Debt relief programs will help you create a structured plan that will get you out of the debt situation. The debt relief programs you can choose from include debt consolidation loans, credit counseling, debt management, debt settlement, and bankruptcy. All of these can get you out of debt. However all the debt relief programs may be effective, but you have to choose what is right for your business.
Understand the type of debts for your financial needs
How much can you afford to pay every month? Start by using a budget plan before you choose the right debt program. If you can afford to pay for the whole debt, you can opt for debt consolidation. If your income is lower than before, you need debt reduction and that involves debt settlement or bankruptcy.

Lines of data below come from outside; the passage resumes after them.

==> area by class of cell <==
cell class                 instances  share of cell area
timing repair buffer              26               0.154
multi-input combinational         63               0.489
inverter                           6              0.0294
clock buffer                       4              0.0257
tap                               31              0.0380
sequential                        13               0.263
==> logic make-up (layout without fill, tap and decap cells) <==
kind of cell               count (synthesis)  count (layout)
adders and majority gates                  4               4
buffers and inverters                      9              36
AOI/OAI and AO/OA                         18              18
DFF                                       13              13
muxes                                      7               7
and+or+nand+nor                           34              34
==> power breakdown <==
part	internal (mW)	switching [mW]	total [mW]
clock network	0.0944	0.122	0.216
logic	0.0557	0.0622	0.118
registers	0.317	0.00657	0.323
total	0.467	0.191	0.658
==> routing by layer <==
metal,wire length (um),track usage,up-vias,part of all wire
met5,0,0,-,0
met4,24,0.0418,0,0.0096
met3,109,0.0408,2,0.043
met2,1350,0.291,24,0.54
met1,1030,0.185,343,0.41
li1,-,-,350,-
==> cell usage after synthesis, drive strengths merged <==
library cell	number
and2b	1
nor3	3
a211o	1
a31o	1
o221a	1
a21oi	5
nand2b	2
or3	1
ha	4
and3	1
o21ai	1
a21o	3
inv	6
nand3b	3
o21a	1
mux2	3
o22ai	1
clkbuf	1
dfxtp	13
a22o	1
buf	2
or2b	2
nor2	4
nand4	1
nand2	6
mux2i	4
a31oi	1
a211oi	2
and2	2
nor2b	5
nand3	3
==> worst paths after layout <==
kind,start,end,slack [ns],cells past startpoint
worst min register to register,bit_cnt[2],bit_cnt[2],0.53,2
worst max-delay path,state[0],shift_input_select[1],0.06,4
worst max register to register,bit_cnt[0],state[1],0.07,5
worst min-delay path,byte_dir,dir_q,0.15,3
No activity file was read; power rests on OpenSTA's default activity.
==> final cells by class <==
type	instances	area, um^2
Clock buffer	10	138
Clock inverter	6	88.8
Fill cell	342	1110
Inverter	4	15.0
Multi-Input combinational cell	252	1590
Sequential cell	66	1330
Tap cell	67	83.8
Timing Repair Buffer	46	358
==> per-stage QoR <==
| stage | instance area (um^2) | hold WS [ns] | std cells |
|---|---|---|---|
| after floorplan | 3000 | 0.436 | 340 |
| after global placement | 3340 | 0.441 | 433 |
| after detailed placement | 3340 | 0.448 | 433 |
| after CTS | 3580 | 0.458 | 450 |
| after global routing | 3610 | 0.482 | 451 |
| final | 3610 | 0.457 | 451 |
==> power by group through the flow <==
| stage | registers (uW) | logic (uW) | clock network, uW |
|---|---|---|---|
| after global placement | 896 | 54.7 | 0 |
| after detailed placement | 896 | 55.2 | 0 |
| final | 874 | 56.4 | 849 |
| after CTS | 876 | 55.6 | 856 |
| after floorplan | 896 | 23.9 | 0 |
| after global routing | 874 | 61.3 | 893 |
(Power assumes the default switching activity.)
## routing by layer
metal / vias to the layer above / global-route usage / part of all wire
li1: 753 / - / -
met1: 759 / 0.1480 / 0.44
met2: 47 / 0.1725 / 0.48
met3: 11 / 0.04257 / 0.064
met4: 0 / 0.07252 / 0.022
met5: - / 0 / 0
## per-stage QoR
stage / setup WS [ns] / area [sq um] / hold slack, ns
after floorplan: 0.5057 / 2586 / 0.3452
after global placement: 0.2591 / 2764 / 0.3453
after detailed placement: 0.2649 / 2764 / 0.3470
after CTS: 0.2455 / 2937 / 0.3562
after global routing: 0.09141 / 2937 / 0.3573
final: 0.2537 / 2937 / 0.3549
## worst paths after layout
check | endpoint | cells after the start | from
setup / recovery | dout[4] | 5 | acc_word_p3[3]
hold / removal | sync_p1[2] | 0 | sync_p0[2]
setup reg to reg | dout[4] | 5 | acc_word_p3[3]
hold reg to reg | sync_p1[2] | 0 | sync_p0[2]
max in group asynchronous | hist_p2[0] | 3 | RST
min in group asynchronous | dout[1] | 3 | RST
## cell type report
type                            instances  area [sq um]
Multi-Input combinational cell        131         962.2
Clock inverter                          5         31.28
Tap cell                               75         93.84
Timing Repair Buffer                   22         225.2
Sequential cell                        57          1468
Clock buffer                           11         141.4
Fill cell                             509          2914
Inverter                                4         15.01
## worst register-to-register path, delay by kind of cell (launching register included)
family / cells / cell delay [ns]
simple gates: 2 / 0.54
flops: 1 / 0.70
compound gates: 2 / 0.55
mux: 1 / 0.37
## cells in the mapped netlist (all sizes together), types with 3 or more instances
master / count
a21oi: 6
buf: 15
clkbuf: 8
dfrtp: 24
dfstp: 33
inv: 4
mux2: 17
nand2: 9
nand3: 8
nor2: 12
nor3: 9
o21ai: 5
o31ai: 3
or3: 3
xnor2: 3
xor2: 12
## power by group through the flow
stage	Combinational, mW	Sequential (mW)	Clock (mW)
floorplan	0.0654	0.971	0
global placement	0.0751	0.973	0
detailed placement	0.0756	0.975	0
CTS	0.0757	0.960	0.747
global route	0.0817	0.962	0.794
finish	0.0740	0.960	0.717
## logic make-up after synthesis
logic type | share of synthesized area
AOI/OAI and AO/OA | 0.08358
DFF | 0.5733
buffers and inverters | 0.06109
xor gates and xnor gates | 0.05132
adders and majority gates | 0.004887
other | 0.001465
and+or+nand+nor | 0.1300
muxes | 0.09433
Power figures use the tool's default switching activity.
<file path="config.mk">
export PLATFORM = sky130hd
export DESIGN_NAME = cbus_axi_bridge
export DESIGN_NICKNAME = d
export VERILOG_FILES = /design/src/rtl/cbus_axi_pkg.sv /design/src/rtl/cbus_axi_bridge.sv
export SDC_FILE = /design/constraint.sdc
export NUM_CORES = 1
export LEC_CHECK = 0
export BUFFER_PORTS_ARGS = -buffer_cell sky130_fd_sc_hd__buf_4
export CAP_MARGIN = 20
export CORE_AREA = 2 2 116 118
export CTS_CLUSTER_DIAMETER = 40
export DETAILED_ROUTE_END_ITERATION = 8
export DIE_AREA = 0 0 118 120
export PLACE_DENSITY = 0.7
export SLEW_MARGIN = 5
export SYNTH_ARGS = -nofsm -noshare
export SYNTH_HDL_FRONTEND = slang
export SYNTH_SLANG_ARGS = --single-unit
</file>
<file path="constraint.sdc">
create_clock -name clk -period 1.25 [get_ports clk]
set_input_delay 0.125 -clock clk [delete_from_list [all_inputs] [get_ports clk]]
set_output_delay 0.125 -clock clk [all_outputs]
set_load 0.01 [all_outputs]
</file>
## src/rtl/instr_fetch_unit.sv

```systemverilog
// Instruction fetch front end for the 9-bit CPU.
// Owns the program counter and issues reads to a 1-cycle synchronous ROM.
// Returned words go into a 2-entry queue, which feeds decode over valid/ready.
// Redirects flush the queue and restart fetch at a new PC; halt parks the unit.
module instr_fetch_unit #(
   parameter int              PC_W     = 10,
   parameter logic [PC_W-1:0] START_PC = '0,
   parameter int              DEPTH    = 2
) (
   input  logic            clk,
   input  logic            reset,
   input  logic            start,
   output logic            imem_en,
   output logic [PC_W-1:0] imem_addr,
   input  logic [8:0]      imem_rdata,
   input  logic            redirect_en,
   input  logic [PC_W-1:0] redirect_pc,
   input  logic            halt_req,
   output logic            instr_valid,
   input  logic            instr_ready,
   output logic [8:0]      instr,
   output logic [4:0]      instr_op,
   output logic [3:0]      instr_arg,
   output logic [PC_W-1:0] instr_pc,
   output logic            busy,
   output logic            done
);

   localparam logic [1:0] IDLE = 2'd0;
   localparam logic [1:0] RUN  = 2'd1;
   localparam logic [1:0] HALT = 2'd2;

   logic [1:0]      state;
   logic [PC_W-1:0] pc_q;
   logic [1:0]      count;
   logic            inflight;
   logic [PC_W-1:0] inflight_pc;
   logic [8:0]      q0_word, q1_word;
   logic [PC_W-1:0] q0_pc, q1_pc;

   logic            run, pop, flow, issue, push, pop_q, slot_hi;
   logic [2:0]      occ;

   assign run   = (state == RUN);
   assign pop   = instr_valid & instr_ready;
   // Normal fetch flow: redirect and halt both pre-empt issue, push and pop.
   assign flow  = run & ~redirect_en & ~halt_req;
   // Occupancy projected to the end of this cycle, counting the word still in the ROM.
   assign occ   = {1'b0, count} - {2'b0, pop} + {2'b0, inflight};
   assign issue = flow & (occ < 3'(DEPTH));
   assign push  = flow & inflight;
   assign pop_q = flow & pop;
   // A push lands in the upper slot when one entry survives this cycle's pop.
   assign slot_hi = (count == 2'd2) | ((count == 2'd1) & ~pop_q);

   assign imem_en     = issue;
   assign imem_addr   = pc_q;
   assign instr_valid = (count != 2'd0);
   assign instr       = instr_valid ? q0_word : 9'd0;
   assign instr_pc    = instr_valid ? q0_pc : '0;
   assign instr_op    = instr[8:4];
   assign instr_arg   = instr[3:0];
   assign busy        = run;
   assign done        = (state == HALT);

   // Control state: FSM, program counter, queue occupancy and in-flight flag.
   always_ff @(posedge clk or posedge reset) begin
      if (reset) begin
         state    <= IDLE;
         pc_q     <= START_PC;
         count    <= 2'd0;
         inflight <= 1'b0;
      end else begin
         case (state)
            RUN: begin
               if (halt_req) begin
                  state    <= HALT;
                  count    <= 2'd0;
                  inflight <= 1'b0;
               end else if (redirect_en) begin
                  pc_q     <= redirect_pc;
                  count    <= 2'd0;
                  inflight <= 1'b0;
               end else begin
                  count    <= count - {1'b0, pop_q} + {1'b0, push};
                  inflight <= issue;
                  if (issue) begin
                     pc_q <= pc_q + PC_W'(1);
                  end
               end
            end
            default: begin
               if (start) begin
                  state    <= RUN;
                  pc_q     <= START_PC;
                  count    <= 2'd0;
                  inflight <= 1'b0;
               end
            end
         endcase
      end
   end

   // Queue payload and in-flight address; validity is carried by count/inflight.
   always_ff @(posedge clk) begin
      if (pop_q) begin
         q0_word <= q1_word;
         q0_pc   <= q1_pc;
      end
      if (push) begin
         if (slot_hi) begin
            q1_word <= imem_rdata;
            q1_pc   <= inflight_pc;
         end else begin
            q0_word <= imem_rdata;
            q0_pc   <= inflight_pc;
         end
      end
      if (issue) begin
         inflight_pc <= pc_q;
      end
   end

endmodule

```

Do you have a steady income coming in and can you grow it? If you can grow your money, at least until you have paid off your debts, you may not have to opt for debt settlement or bankruptcy. That way, your credit score can remain intact when you achieve debt freedom. But if you know that your financial situation will not improve soon then it may be best to consider debt reduction.
What are you willing to give up just to achieve debt freedom? It can be your credit score or your time. If you don’t mind having your score pulled down, then opt for debt settlement or bankruptcy. If you don’t mind sacrificing your time, then just work longer hours and opt for debt consolidation.
One of the benefits of debt relief programs is;
- Relief from overwhelming debts
If your business is legitimately having trouble paying back what you owe, debt settlement may help you. Once you’ve negotiated and paid your settlement, you’re essentially debt-free in less time and at a lower cost than if you tried to pay off your debts on a typical repayment schedule.
- You can actually avoid bankruptcy for your business
The biggest reason that people choose debt settlement is to avoid bankruptcy. Bankruptcy is a debt program that will follow you for the rest of your life. The bankruptcy entry remains on your credit report for 10 years, but many loans, credit card, and job applications ask if you’ve ever filed bankruptcy. If your answer is no and the bank later finds out that you actually did file bankruptcy, you could be found guilty of fraud.Settling debts with your creditors, when it’s done right, can help you avoid filing bankruptcy and dealing with the consequences of a bankruptcy.
- Repay Your Debts in Less Time
On a good debt relief program, you will repay your debts in two to four years. This is much less time than you’d spend paying back your debts normally. Even with debt consolidation, credit counseling, and Chapter 13 bankruptcy have debt repayment periods from three to five years. It might take decades to pay off debt if you stuck to the original repayment schedule.